Which leads me to confess.
Sometimes I'd rather be a boy.

Wednesday, October 07, 2009

Till Death do us Part

Recently, I've been thinking about death and what comes after. Not heaven per se; I can't even begin to imagine the lovely splendor of it. What I mean is, what comes after for the rest of us after a loved one has passed? I have yet to experience the lost of a beloved, and even so, I feel that it would break my heart.

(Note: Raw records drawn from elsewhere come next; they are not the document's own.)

[src/udf_pkg.sv]
package udf_pkg;
   // ---------------------------------------------
   // Sizes
   // ---------------------------------------------
   localparam int unsigned NUM_TERM = 5;
   localparam int unsigned FUNC_W = 6;
   localparam int unsigned FREQ_W = 16; // 0.01 Hz units

   // ---------------------------------------------
   // Timing
   // ---------------------------------------------
   localparam int unsigned CLK_MHZ = 250;
   localparam int unsigned TICK_US = 1000; // Ramp and debounce tick period
   localparam int unsigned TICK_CYC = CLK_MHZ * TICK_US;
   localparam int unsigned HOLD_S = 3; // Hybrid mode hold limit
   localparam int unsigned HOLD_TICKS = HOLD_S * 1000000 / TICK_US;
   localparam int unsigned DEB_MS = 5; // Least stable time of a terminal
   localparam int unsigned DEB_TICKS = DEB_MS * 1000 / TICK_US;

   // ---------------------------------------------
   // Terminal function codes and reset values
   // ---------------------------------------------
   localparam logic [5:0] FN_RAISE = 6'h11;
   localparam logic [5:0] FN_LOWER = 6'h12;
   localparam logic [5:0] FN_CLEAR = 6'h14;
   localparam logic [5:0] FN_SRC_SEL = 6'h1b;
   localparam logic [15:0] STEP_RST = 16'h0000;
   localparam logic [15:0] FREQ_RST = 16'h0000;

   typedef enum logic [1:0] {
      UDF_NORMAL = 2'b00,
      UDF_STEP = 2'b01,
      UDF_STEP_NORM = 2'b10
   } udf_mode_type;

   typedef enum logic [1:0] {
      UDF_HOLD = 2'b00,
      UDF_UP = 2'b01,
      UDF_DN = 2'b10
   } udf_ramp_type;
endpackage

[src/udf_debounce.sv]
`timescale 1ns/10ps
module udf_debounce (
   // Clock and reset
   input wire logic i_clk,
   input wire logic i_rst_n,
   // Tick and raw pin
   input wire logic i_tick,
   input wire logic i_pin,
   // Clean level
   output logic o_level
);
   localparam logic [3:0] DEB_LIM = 4'(udf_pkg::DEB_TICKS);

   logic sync_a;
   logic sync_b;
   logic [3:0] cnt;
   wire differs = sync_b != o_level;

   // Two-flop synchroniser, then accept only a level stable for the limit
   always_ff @(posedge i_clk) begin
      if (!i_rst_n) begin
         sync_a <= 1'b0;
         sync_b <= 1'b0;
         cnt <= 4'h0;
         o_level <= 1'b0;
      end else begin
         sync_a <= i_pin;
         sync_b <= sync_a;
         if (!differs) begin
            cnt <= 4'h0;
         end else if (i_tick) begin
            if (cnt == DEB_LIM - 4'h1) begin
               o_level <= sync_b;
               cnt <= 4'h0;
            end else begin
               cnt <= cnt + 4'h1;
            end
         end
      end
   end
endmodule

[src/udf_updown_ref.sv]
`timescale 1ns/10ps
module udf_updown_ref #(
   parameter int unsigned TICK_CYC = udf_pkg::TICK_CYC
) (
   // Clock and reset
   input wire logic I_CORE_CLK,
   input wire logic I_RST_N,
   // Terminal pins and their function codes
   input wire logic [4:0] I_TERM,
   input wire logic [29:0] I_TERM_FUNC,
   // Settings
   input wire logic [1:0] I_UD_MODE,
   input wire logic I_SAVE_EN,
   input wire logic [15:0] I_MAX_FREQ,
   input wire logic [15:0] I_STEP_FREQ,
   input wire logic I_STEP_WR,
   input wire logic [15:0] I_ACC_INC,
   input wire logic [15:0] I_DEC_INC,
   // Drive state
   input wire logic I_FORWARD_RUN_CMD,
   input wire logic I_FAULT_TRIP,
   input wire logic I_POWER_LOSS,
   input wire logic I_JOG_ACTIVE,
   input wire logic [15:0] I_JOG_FREQ,
   input wire logic [15:0] I_ANALOG_VOLTAGE_INPUT,
   // Results
   output logic [15:0] O_CMD_FREQ,
   output logic [15:0] O_SAVED_FREQ,
   output logic O_SAVED_VALID,
   output logic O_UD_ACTIVE,
   output logic O_RAMP_UP,
   output logic O_RAMP_DN
);
   localparam logic [17:0] TICK_LAST = 18'(TICK_CYC - 1);
   localparam logic [11:0] HOLD_LIM = 12'(udf_pkg::HOLD_TICKS);

   // ------------------------------------------------
   // Helpers
   // ------------------------------------------------
   // Any terminal with this code whose level is high
   function automatic logic term_fn(input logic [29:0] f, input logic [4:0] lv, input logic [5:0] code);
      logic hit;
      hit = 1'b0;
      for (int i = 0; i < 5; i++) begin
         if (f[i*6 +: 6] == code && lv[i]) begin
            hit = 1'b1;
         end
      end
      return hit;
   endfunction

   function automatic logic [15:0] sat_add(input logic [15:0] a, input logic [15:0] b, input logic [15:0] m);
      logic [16:0] s;
      s = {1'b0, a} + {1'b0, b};
      return (s > {1'b0, m}) ? m : s[15:0];
   endfunction

   function automatic logic [15:0] sat_sub(input logic [15:0] a, input logic [15:0] b);
      return (b > a) ? 16'h0000 : a - b;
   endfunction

   // ------------------------------------------------
   // Tick divider and terminal conditioning
   // ------------------------------------------------
   logic [17:0] tick_cnt;
   logic tick;
   logic [4:0] lvl;

   always_ff @(posedge I_CORE_CLK) begin
      if (!I_RST_N) begin
         tick_cnt <= 18'h00000;
         tick <= 1'b0;
      end else begin
         tick <= tick_cnt == TICK_LAST;
         tick_cnt <= (tick_cnt == TICK_LAST) ? 18'h00000 : tick_cnt + 18'h00001;
      end
   end

   for (genvar g = 0; g < 5; g++) begin : g_term
      udf_debounce u_deb (
         .i_clk(I_CORE_CLK),
         .i_rst_n(I_RST_N),
         .i_tick(tick),
         .i_pin(I_TERM[g]),
         .o_level(lvl[g])
      );
   end

   // ------------------------------------------------
   // Function decode and edges
   // ------------------------------------------------
   logic raise_q, lower_q, clear_q, run_q, fault_q, pwr_q;
   logic [11:0] up_hold, dn_hold;
   logic [15:0] ud_freq, saved, step_freq;
   udf_pkg::udf_ramp_type dir;
   udf_pkg::udf_mode_type mode;

   assign mode = udf_pkg::udf_mode_type'(I_UD_MODE);
   wire raise = term_fn(I_TERM_FUNC, lvl, udf_pkg::FN_RAISE);
   wire lower = term_fn(I_TERM_FUNC, lvl, udf_pkg::FN_LOWER);
   wire clear = term_fn(I_TERM_FUNC, lvl, udf_pkg::FN_CLEAR);
   wire sel_on = term_fn(I_TERM_FUNC, lvl, udf_pkg::FN_SRC_SEL);
   wire sel_present = term_fn(I_TERM_FUNC, 5'h1f, udf_pkg::FN_SRC_SEL);
   wire ext_follow = sel_present && !sel_on;
   wire ud_ctrl = !ext_follow;
   wire run = I_FORWARD_RUN_CMD;
   wire active = run && ud_ctrl;
   wire only_up = raise && !lower;
   wire only_dn = lower && !raise;
   wire stepping = mode == udf_pkg::UDF_STEP || mode == udf_pkg::UDF_STEP_NORM;

   // Ramp when mode 0 or 3, or mode 2 once the hold limit is reached
   wire up_ramp = active && only_up && (!stepping || (mode == udf_pkg::UDF_STEP_NORM && up_hold == HOLD_LIM));
   wire dn_ramp = active && only_dn && (!stepping || (mode == udf_pkg::UDF_STEP_NORM && dn_hold == HOLD_LIM));
   wire step_up = active && stepping && raise && !raise_q && !lower;
   wire step_dn = active && stepping && lower && !lower_q && !raise;

   // Present motion; both inputs or neither means hold
   udf_pkg::udf_ramp_type next_dir;
   assign next_dir = up_ramp ? udf_pkg::UDF_UP : (dn_ramp ? udf_pkg::UDF_DN : udf_pkg::UDF_HOLD);

   wire steady = dir == udf_pkg::UDF_HOLD;
   wire save_ev = I_SAVE_EN && steady && ((run_q && !run) || (I_FAULT_TRIP && !fault_q) || (I_POWER_LOSS && !pwr_q));
   wire restart_ev = I_SAVE_EN && O_SAVED_VALID && ((run && !run_q) || (fault_q && !I_FAULT_TRIP) || (pwr_q && !I_POWER_LOSS));
   wire clr_ev = clear && !clear_q && run && steady;

   // ------------------------------------------------
   // Edge history and hold timers
   // ------------------------------------------------
   always_ff @(posedge I_CORE_CLK) begin
      if (!I_RST_N) begin
         {raise_q, lower_q, clear_q, run_q, fault_q, pwr_q} <= 6'h00;
         up_hold <= 12'h000;
         dn_hold <= 12'h000;
         dir <= udf_pkg::UDF_HOLD;
      end else begin
         {raise_q, lower_q, clear_q, run_q, fault_q, pwr_q} <= {raise, lower, clear, run, I_FAULT_TRIP, I_POWER_LOSS};
         up_hold <= !only_up ? 12'h000 : ((tick && up_hold != HOLD_LIM) ? up_hold + 12'h001 : up_hold);
         dn_hold <= !only_dn ? 12'h000 : ((tick && dn_hold != HOLD_LIM) ? dn_hold + 12'h001 : dn_hold);
         dir <= next_dir;
      end
   end

   // ------------------------------------------------
   // Step setting, capped at maximum frequency
   // ------------------------------------------------
   always_ff @(posedge I_CORE_CLK) begin
      if (!I_RST_N) begin
         step_freq <= udf_pkg::STEP_RST;
      end else if (I_STEP_WR) begin
         step_freq <= (I_STEP_FREQ > I_MAX_FREQ) ? I_MAX_FREQ : I_STEP_FREQ;
      end
   end

   // ------------------------------------------------
   // Up-down frequency
   // ------------------------------------------------
   always_ff @(posedge I_CORE_CLK) begin
      if (!I_RST_N) begin
         ud_freq <= udf_pkg::FREQ_RST;
      end else if (ext_follow) begin
         // Track the other source so turning select on freezes here
         ud_freq <= (I_ANALOG_VOLTAGE_INPUT > I_MAX_FREQ) ? I_MAX_FREQ : I_ANALOG_VOLTAGE_INPUT;
      end else if (clr_ev) begin
         ud_freq <= udf_pkg::FREQ_RST;
      end else if (restart_ev) begin
         ud_freq <= saved;
      end else if (tick && next_dir == udf_pkg::UDF_UP) begin
         ud_freq <= sat_add(ud_freq, I_ACC_INC, I_MAX_FREQ);
      end else if (tick && next_dir == udf_pkg::UDF_DN) begin
         ud_freq <= sat_sub(ud_freq, I_DEC_INC);
      end else if (step_up) begin
         ud_freq <= sat_add(ud_freq, step_freq, I_MAX_FREQ);
      end else if (step_dn) begin
         ud_freq <= sat_sub(ud_freq, step_freq);
      end
   end

   // ------------------------------------------------
   // Saved frequency; a save wins over a clear
   // ------------------------------------------------
   always_ff @(posedge I_CORE_CLK) begin
      if (!I_RST_N) begin
         saved <= udf_pkg::FREQ_RST;
         O_SAVED_VALID <= 1'b0;
      end else if (save_ev) begin
         saved <= ud_freq;
         O_SAVED_VALID <= 1'b1;
      end else if (clr_ev) begin
         saved <= udf_pkg::FREQ_RST;
         O_SAVED_VALID <= 1'b0;
      end
   end

   // ------------------------------------------------
   // Output selection, jog first
   // ------------------------------------------------
   always_ff @(posedge I_CORE_CLK) begin
      if (!I_RST_N) begin
         O_CMD_FREQ <= udf_pkg::FREQ_RST;
         O_UD_ACTIVE <= 1'b0;
         O_RAMP_UP <= 1'b0;
         O_RAMP_DN <= 1'b0;
      end else begin
         O_CMD_FREQ <= I_JOG_ACTIVE ? I_JOG_FREQ : (ext_follow ? I_ANALOG_VOLTAGE_INPUT : ud_freq);
         O_UD_ACTIVE <= ud_ctrl && !I_JOG_ACTIVE;
         O_RAMP_UP <= next_dir == udf_pkg::UDF_UP;
         O_RAMP_DN <= next_dir == udf_pkg::UDF_DN;
      end
   end
   assign O_SAVED_FREQ = saved;
endmodule
[config.mk]
export PLATFORM = sky130hd
export DESIGN_NAME = udf_updown_ref
export DESIGN_NICKNAME = d
export VERILOG_FILES = /design/src/udf_pkg.sv /design/src/udf_debounce.sv /design/src/udf_updown_ref.sv
export SDC_FILE = /design/constraint.sdc
export NUM_CORES = 1
export LEC_CHECK = 0
export BUFFER_PORTS_ARGS = -buffer_cell sky130_fd_sc_hd__buf_4
export CAP_MARGIN = 20
export CORE_MARGIN = 8
export CORE_UTILIZATION = 53
export CTS_CLUSTER_SIZE = 30
export DETAILED_ROUTE_END_ITERATION = 10
export GPL_ROUTABILITY_DRIVEN = 1
export GPL_TIMING_DRIVEN = 0
export PLACE_DENSITY = 0.85
export SLEW_MARGIN = 20
export SYNTH_ARGS = -nofsm -noshare
export SYNTH_HDL_FRONTEND = slang
export SYNTH_SLANG_ARGS = --single-unit
[constraint.sdc]
create_clock -name I_CORE_CLK -period 4.3 [get_ports I_CORE_CLK]
set_input_delay 0.43 -clock I_CORE_CLK [delete_from_list [all_inputs] [get_ports I_CORE_CLK]]
set_output_delay 0.43 -clock I_CORE_CLK [all_outputs]
set_load 0.005 [all_outputs]
==> reports/qor.csv <==
stage,metric,value,unit
clock_network,clockRootBuffer,clkbuf_16,
power_and_ir_drop,powerDensity,311,nW/µm²
final_layout,multi_input_area,9390,µm²
final_layout,seq_area,3090,µm²
synth,syn_nets,1859,
final_layout,area_growth,28.0,%
final_layout,final_common_cell,buf_4,
setup_path,cp_common_cell,nor2_1,
detailed_routing,num_vias,13200,
timing,fin_crit,4730,ps
placed_design,dp_hpwl,35400,µm
setup_path,crit_path_end_kind,register,
grt,grt_first_pass_wirelength,70500,µm
floorplanning,die_h,169,µm
timing,fmax,0.211,GHz
grt,grt_usage,0.314,
timing,fin_skew,16.2,ps
clock_network,clk_pin_slew,70,ps
timing,grt_setup_unrepaired,yes,
detailed_routing,drc,0,
detailed_routing,drtPass1Iterations,5,
floorplanning,die-area,28600,µm²
setup_path,rr_worst_depth,21,
worst_hold_path,hp-class,in -> reg,
grt,grt_max_degree,17,
detailed_routing,drt_iter0_drc,1409,
synth,yosys_warnings,0,
synth,ys_ff_latch,152,
grt,grt-ovfl-total,0,
synth,synth_top_cell_area_share,0.245,
setup_path,crit_chain,inv_1 > ha_1 > nor2_1 > o21a_1 > or2_2 > nor4bb_2 > nor2_1 > xnor2_2 > ha_1 > o21ai_0 > nand2b_1 > a21oi_1 > nor2_1 > a2111o_1 > nor2_4 > buf_8 > buf_4 > buf_6 > o21ai_4 > a2111oi_4 > a21oi_1,
setup_path,crit_family,compound AO/OA/AOI/OAI gates,
final_layout,final_cell_mix,"buf_4 (221), nor2_1 (209), ha_1 (137), dfxtp_1 (136), a21oi_1 (124)",
setup_path,critical_path_class,reg -> reg,
synth,synth.distinct_cells,86,
detailed_routing,routed_via_density,6.13,
final_layout,num-nets-final,2105,
placed_design,gp_congestion,1.05,
synth,synthesis.area,12400,µm²
synth,ys_top_cells_by_area,"dfxtp_1 (25%), ha_1 (15%), nor2_1 (6.5%)",
detailed_routing,wirelength,46900,µm
timing,finalCritPeriodShare,1.10,
clock_network,htreeDepth,4,
setup_path,cp.buffers_inverters,4,
synth,synthesis.instances,1569,
setup_path,cp.required,4600,ps
final_layout,drive_gt1_frac,0.232,
setup_path,startpoint_type,register,
floorplanning,core.rowCount,56,
worst_hold_path,hold_depth,2,
clock_network,insertion_delay,430,ps
timing,max_slew_margin,0.370,
setup_path,cp_max_fo,8,
grt,grt_pass1_vias,12800,
synth,syn_avg_cell_area,7.91,µm²
timing,worst_slack,-429,ps
timing,hold_viol_final,0,
synth,async_flop_share,0,
final_layout,n_antenna_cell,0,
detailed_routing,antenna_left,0,
setup_path,crit_slowest_cell,a2111o_1,
grt,antenna_found_initial,1,
run_status,status,"complete, but fails checks",
power_and_ir_drop,total_power,0.00494,W
floorplanning,start_util,0.533,
timing,setup_violations,16,
setup_path,path_depth,21,
clock_network,cts_tree,done,
floorplanning,core_area,23300,µm²
synth,synth_edf_count,0,
timing,worstMarginPinSlew,937,ps
power_and_ir_drop,p_leak,6.99,nW
timing,slew_violations,0,
setup_path,max_stage_delay,480,ps
clock_network,cts_sinks,152,
final_layout,fill_cells,1899,
placed_design,pre_cts_slack,-1110,ps
run_status,violations,setup timing,
synth,synth.largest_area_cell,dfxtp_1,
detailed_routing,wire_per_inst,21.9,µm
setup_path,cp_data_arrival_time,5030,ps
job,maxCapViolations,0,
clock_network,cts.path.max_buffers,2,
power_and_ir_drop,irDropWorstVdd,0.267,mV
synth,synth-main-ff-cell,dfxtp_1,
synth,ys_seq_area_frac,0.245,
clock_network,cts_buffers,17,
floorplanning,fp.dieW,169,µm
floorplanning,io_pins,177,
placed_design,numPortBuffers,175,
## repair_timing
item	CTS	global route
gates cloned	1	0
pin swaps	50	54
gates resized for setup	101	68
endpoints found under the setup margin	16	16
hold buffers	0	0
setup buffers	37	22
## registers in the layout (all words and copies together) (netlist names), 2 cells and up
name and flops:
dir 2, step_freq 16, tick_cnt 18, dn_hold 12, O_CMD_FREQ 16, O_SAVED_FREQ 16
g_term.u_deb.cnt 20, g_term.u_deb.o_level 5, ud_freq 16, up_hold 12, g_term.u_deb.sync_a 5, g_term.u_deb.sync_b 5
## routing by layer
metal  track usage  wire length, µm  share of wire  up-vias
met2         0.534            22000           0.47      673
met1         0.372            18200           0.39     6235
li1              -                -              -     6099
met5             0                0              0        -
met4         0.162             2510          0.053        0
met3        0.0617             4210          0.090      147
## power by group
part / total (W) / internal, W / leakage, nW / switching [W]
clock: 0.00146 / 0.000754 / 0.265 / 0.000704
sequential: 0.00154 / 0.00146 / 1.25 / 0.0000816
combinational: 0.00194 / 0.000879 / 5.47 / 0.00107
## worst paths after layout
check,slack [ps],startpoint,to
setup / recovery,-430,step_freq[11],ud_freq[13]
hold / removal,200,I_TERM[4],g_term[4].u_deb.sync_a
setup reg to reg,-430,step_freq[11],ud_freq[13]
hold reg to reg,440,g_term[4].u_deb.sync_a,g_term[4].u_deb.sync_b
## Yosys cell counts (45+ instances only)
cell type / number
a21oi_1: 138
clkbuf_1: 45
dfxtp_1: 152
ha_1: 145
inv_1: 105
mux2i_1: 67
nand2_1: 90
nand3_1: 62
nor2_1: 214
o21ai_0: 53
xnor2_1: 56
xor2_1: 49
## logic make-up (layout without fill, tap and decap cells)
family          Yosys count  in the layout  share of synthesized area
compound gates          366            366                      0.194
xor+xnor                105            105                     0.0741
fa+ha+maj               149            149                      0.153
buf+inv                 170            427                     0.0546
flops                   152            152                      0.245
mux                      68             68                     0.0550
simple gates            559            559                      0.225
## cell type report
class | instances | area share
plain buffers | 59 | 0.0165
clock buffers | 17 | 0.0268
clock inverters | 13 | 0.00717
inverters | 106 | 0.0251
multi-input cells | 1247 | 0.591
flip-flops and latches | 152 | 0.194
well taps | 319 | 0.0251
repair buffers | 232 | 0.114
## stage by stage
stage                     setup TNS (ps)  utilization  std cells  instance area [µm²]  hold WS [ps]
final                              -5370        0.683       2145                15900           201
after CTS                          -4220        0.663       2129                15400           201
after floorplan                    -14.7            -       1569                12400           412
after global placement            -13540        0.609       2063                14200           421
after global routing               -7280        0.683       2145                15900           199
after detailed placement          -14260        0.609       2063                14200           424
## worst register-to-register path, cell delays in order (launching register included)
cell and delay [ps]:
dfxtp_1 420, inv_1 70, ha_1 470, nor2_1 110, o21a_1 140, or2_2 310, nor4bb_2 340, nor2_1 140
xnor2_2 270, ha_1 320, o21ai_0 170, nand2b_1 70, a21oi_1 160, nor2_1 70, a2111o_1 480, nor2_4 150
buf_8 140, buf_4 120, buf_6 100, o21ai_4 60, a2111oi_4 360, a21oi_1 110
No activity file was read; power rests on OpenSTA's default activity.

It isn't so much the morbidness of it, don't get me wrong. Rather lately I feel different toward the ones who surround me, and I can't help but think about how much time I have left with them.

Monday, October 05, 2009

Untitled

For some, it is simpler to erase,
to set aside things that once were
that no longer will be,
without further thought or time.

Others, who stare at the remaining pieces,
those who think upon time
Where time furthers thought
and thought again
Perhaps never quite simple,
but simple enough.

Which one of these is not like the other?
Neither one,
nor the other
share either or.

Of sadness, of memory, of pain?
Each and such are dispersed
for some and the other,
equally mounted and heaped over
Until they are intertwined as one again.

Forgotten?
Never, loss is loss,
For what means is it to gain?

For some, for others
neither way exceeds the other
But in the end, to mend,
To carry on, in what way they best can.